So I have to prove this proposition using axioms for integers for my math class. Is it enough to prove that if $x \cdot x = x$ and $x \neq 0$, then $x = 1$?
So far I have:
$x \cdot x = x$ by given proposition
$x = x \cdot 1$ by Multiplication Identity
$x \cdot x = x \cdot 1$ by Substitution
$x = 1$ by Cancellation
Have you learned that $\mathbb{R}$ is a field? If so:
Claim:
Any subring of a field $F$ is an integral domain ($ab= 0 \implies a = 0 \lor b= 0)$.
Proof:
Let $R$ be a subring of a field $F$. Suppose $a , b \in R$ and that $ab = 0$.
Then since $F$ is a field and assuming $a \neq 0$, $a$ has a multiplicative inverse $a^{-1}$ in $F$.

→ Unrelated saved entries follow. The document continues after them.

<file path="config.mk">
export PLATFORM = sky130hd
export DESIGN_NAME = pipe_stage_buf
export DESIGN_NICKNAME = d
export VERILOG_FILES = /design/src/rtl/pipe_stage_buf.sv
export SDC_FILE = /design/constraint.sdc
export NUM_CORES = 1
export LEC_CHECK = 0
export CAP_MARGIN = 10
export CORE_ASPECT_RATIO = 0.9
export CORE_MARGIN = 4
export CORE_UTILIZATION = 41
export DETAILED_ROUTE_END_ITERATION = 10
export PLACE_DENSITY = 0.81
export SLEW_MARGIN = 20
export SYNTH_ARGS = -nofsm -noshare
export SYNTH_HDL_FRONTEND = slang
export SYNTH_SLANG_ARGS = --single-unit
</file>
<file path="constraint.sdc">
create_clock -name clk -period 2 [get_ports clk]
set_clock_uncertainty 0.2 [all_clocks]
set_input_delay 0.4 -clock clk [delete_from_list [all_inputs] [get_ports clk]]
set_output_delay 0.4 -clock clk [all_outputs]
set_load 0.005 [all_outputs]
</file>
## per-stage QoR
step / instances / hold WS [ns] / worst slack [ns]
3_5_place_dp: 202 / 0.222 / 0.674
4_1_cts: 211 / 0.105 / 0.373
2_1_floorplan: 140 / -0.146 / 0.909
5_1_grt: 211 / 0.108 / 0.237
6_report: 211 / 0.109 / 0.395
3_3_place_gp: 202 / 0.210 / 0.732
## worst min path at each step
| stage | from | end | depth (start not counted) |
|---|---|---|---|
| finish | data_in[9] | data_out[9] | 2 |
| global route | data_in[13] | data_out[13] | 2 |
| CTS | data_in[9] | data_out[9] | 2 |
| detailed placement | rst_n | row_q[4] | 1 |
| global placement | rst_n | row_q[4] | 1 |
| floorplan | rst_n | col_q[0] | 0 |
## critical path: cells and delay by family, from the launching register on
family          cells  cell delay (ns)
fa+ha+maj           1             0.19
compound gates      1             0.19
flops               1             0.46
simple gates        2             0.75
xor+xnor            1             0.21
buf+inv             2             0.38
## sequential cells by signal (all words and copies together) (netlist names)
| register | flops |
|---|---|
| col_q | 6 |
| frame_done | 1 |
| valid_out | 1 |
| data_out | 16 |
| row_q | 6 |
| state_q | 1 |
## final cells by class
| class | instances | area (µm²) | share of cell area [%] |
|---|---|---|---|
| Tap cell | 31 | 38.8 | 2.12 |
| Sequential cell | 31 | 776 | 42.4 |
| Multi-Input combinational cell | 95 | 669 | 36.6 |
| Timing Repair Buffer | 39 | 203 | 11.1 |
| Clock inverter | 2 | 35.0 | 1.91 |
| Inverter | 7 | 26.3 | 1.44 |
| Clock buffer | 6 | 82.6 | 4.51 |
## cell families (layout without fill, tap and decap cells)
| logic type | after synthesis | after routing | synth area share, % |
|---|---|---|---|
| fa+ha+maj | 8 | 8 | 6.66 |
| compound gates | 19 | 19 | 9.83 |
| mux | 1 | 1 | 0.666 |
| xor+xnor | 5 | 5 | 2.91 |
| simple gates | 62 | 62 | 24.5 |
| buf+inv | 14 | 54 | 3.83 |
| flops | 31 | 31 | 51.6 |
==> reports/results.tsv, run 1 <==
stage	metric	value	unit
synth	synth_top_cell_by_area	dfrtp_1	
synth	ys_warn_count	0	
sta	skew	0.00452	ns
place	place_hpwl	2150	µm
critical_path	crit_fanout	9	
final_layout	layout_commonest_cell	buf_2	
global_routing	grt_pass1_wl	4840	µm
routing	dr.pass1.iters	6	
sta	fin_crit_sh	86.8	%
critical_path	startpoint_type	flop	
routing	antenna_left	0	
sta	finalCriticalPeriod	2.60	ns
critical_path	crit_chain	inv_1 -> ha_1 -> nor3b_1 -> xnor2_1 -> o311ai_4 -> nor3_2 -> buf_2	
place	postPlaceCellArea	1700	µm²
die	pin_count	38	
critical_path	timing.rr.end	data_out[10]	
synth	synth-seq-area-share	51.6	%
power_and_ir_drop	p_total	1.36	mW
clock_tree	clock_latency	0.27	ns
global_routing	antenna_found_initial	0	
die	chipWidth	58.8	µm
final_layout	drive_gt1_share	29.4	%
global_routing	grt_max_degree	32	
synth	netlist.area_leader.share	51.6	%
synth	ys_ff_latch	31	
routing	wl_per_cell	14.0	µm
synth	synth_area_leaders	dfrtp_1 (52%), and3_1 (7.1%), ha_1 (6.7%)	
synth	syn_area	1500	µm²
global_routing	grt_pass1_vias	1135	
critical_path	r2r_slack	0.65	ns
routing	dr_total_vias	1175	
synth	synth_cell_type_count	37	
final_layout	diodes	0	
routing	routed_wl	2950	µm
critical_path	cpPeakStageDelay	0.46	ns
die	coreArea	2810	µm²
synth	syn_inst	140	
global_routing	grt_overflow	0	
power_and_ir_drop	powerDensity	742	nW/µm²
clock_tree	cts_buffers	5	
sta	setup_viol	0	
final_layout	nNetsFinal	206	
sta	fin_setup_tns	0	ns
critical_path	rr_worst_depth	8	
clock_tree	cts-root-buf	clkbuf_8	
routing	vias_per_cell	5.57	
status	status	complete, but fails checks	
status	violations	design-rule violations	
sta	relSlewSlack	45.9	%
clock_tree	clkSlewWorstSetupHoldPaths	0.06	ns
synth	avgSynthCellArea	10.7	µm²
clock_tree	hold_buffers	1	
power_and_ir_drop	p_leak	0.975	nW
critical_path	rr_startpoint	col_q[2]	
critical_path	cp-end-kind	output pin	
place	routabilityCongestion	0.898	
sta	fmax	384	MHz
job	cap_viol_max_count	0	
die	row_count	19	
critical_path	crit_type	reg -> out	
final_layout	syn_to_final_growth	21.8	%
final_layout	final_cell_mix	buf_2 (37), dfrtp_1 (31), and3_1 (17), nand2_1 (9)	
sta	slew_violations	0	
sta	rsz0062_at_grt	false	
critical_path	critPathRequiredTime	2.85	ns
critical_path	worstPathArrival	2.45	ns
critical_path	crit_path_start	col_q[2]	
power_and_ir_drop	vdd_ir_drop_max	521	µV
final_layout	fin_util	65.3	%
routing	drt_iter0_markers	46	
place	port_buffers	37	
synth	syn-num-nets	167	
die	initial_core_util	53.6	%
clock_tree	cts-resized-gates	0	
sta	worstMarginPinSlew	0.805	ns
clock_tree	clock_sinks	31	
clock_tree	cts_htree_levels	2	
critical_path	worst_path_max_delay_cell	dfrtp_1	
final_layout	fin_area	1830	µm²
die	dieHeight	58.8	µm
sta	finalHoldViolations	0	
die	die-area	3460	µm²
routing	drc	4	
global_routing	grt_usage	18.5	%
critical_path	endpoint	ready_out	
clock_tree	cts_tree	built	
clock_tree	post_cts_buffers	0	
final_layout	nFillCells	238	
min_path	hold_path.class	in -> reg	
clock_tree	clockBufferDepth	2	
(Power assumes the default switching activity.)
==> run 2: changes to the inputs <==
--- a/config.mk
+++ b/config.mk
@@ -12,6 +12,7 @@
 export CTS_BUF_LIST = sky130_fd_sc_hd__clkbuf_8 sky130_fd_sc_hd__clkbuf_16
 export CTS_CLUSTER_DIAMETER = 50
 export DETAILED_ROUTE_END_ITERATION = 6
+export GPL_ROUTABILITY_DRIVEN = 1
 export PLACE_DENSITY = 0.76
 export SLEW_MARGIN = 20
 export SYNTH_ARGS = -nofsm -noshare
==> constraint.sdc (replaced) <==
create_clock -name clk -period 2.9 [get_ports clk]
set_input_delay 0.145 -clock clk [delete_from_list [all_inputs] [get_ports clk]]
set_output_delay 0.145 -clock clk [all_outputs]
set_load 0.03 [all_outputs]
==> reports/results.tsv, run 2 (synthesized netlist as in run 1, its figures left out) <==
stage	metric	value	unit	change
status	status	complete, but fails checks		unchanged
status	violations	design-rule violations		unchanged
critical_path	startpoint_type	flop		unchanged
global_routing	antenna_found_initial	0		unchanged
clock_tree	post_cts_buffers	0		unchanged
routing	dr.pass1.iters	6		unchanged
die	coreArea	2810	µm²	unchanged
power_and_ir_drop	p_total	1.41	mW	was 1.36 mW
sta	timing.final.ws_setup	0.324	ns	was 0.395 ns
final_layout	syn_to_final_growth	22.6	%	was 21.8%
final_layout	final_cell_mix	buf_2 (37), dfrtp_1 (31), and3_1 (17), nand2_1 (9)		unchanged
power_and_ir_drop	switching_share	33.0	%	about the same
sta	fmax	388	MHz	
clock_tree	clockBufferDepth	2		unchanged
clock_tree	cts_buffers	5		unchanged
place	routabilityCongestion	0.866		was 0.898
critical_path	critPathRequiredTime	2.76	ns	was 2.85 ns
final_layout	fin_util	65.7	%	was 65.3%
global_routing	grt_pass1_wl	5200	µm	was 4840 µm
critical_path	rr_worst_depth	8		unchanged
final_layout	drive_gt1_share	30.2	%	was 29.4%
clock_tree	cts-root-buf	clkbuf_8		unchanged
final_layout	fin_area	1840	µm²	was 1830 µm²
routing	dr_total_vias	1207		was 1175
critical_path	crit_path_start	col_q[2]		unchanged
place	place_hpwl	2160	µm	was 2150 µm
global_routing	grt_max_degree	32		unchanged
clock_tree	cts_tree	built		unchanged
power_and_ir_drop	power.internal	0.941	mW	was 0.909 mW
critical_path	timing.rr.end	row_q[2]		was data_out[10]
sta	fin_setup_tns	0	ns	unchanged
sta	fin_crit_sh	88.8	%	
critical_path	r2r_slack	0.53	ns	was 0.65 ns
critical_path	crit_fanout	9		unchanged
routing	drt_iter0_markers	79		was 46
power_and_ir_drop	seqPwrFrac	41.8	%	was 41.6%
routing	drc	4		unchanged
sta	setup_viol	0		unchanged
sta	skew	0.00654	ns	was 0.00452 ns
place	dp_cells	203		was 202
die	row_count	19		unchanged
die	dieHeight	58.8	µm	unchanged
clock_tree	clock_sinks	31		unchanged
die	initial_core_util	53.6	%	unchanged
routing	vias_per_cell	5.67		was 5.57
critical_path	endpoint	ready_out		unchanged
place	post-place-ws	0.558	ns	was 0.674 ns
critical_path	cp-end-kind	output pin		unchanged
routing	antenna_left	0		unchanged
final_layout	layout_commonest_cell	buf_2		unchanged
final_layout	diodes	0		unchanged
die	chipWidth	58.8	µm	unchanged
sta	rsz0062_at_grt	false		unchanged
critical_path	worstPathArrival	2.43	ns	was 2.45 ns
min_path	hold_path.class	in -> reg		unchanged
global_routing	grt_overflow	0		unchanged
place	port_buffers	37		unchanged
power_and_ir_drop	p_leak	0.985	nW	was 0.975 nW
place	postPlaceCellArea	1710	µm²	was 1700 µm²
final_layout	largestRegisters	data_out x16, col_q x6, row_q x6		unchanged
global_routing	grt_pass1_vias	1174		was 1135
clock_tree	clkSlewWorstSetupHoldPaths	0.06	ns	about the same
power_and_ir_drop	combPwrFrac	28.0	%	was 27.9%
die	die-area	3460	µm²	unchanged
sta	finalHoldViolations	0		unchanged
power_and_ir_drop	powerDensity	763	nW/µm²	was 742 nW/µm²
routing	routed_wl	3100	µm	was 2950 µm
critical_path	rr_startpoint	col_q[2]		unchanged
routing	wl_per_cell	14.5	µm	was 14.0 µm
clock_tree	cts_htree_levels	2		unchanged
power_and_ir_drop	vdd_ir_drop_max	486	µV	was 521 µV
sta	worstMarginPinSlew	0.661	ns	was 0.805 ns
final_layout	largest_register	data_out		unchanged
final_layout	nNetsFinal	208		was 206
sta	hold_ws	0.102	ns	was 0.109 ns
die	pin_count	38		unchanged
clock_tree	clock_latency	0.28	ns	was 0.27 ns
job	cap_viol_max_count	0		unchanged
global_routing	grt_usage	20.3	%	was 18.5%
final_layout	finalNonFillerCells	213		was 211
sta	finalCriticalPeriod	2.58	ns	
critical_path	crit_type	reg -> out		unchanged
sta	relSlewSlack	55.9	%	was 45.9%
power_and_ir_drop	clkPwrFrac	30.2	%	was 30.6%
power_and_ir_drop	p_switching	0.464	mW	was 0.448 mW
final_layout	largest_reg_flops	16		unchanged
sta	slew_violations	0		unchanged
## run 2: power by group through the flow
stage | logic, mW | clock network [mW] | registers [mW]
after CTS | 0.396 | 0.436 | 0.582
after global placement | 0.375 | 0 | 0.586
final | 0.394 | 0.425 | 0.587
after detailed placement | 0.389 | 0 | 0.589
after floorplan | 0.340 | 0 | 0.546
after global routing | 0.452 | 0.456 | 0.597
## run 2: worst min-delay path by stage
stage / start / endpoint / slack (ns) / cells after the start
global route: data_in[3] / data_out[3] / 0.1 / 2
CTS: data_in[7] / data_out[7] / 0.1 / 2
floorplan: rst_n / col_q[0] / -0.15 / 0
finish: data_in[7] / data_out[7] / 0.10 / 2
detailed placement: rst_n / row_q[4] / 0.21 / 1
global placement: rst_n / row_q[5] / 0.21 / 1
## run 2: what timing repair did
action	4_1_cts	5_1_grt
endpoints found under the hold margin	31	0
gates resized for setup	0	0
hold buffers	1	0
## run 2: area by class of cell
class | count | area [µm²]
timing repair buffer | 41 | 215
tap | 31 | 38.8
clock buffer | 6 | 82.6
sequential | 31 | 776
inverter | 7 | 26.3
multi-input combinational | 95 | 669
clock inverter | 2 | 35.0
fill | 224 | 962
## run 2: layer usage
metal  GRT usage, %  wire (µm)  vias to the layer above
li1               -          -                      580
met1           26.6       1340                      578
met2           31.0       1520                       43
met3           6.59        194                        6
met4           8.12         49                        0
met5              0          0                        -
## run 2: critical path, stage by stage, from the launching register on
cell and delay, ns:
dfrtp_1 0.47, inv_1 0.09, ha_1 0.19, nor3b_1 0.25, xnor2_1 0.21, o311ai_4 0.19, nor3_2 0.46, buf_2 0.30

We get $0_R = 0_F = a^{-1}(ab) =_F (a^{-1}a)b =_F 1*b =_R b $ where the last equality is true in $R$ due to $R$ being a subring. $\blacksquare$
Next check that $\mathbb{Z}$ is a subring of the field $\mathbb{R}$.
Thus let $x \in \mathbb{Z}$ be with $x^2 = x$.
We get $x^2 - x = 0$ and so $x(x-1) = 0$. By the claim either $x = 0$ or $x =1$.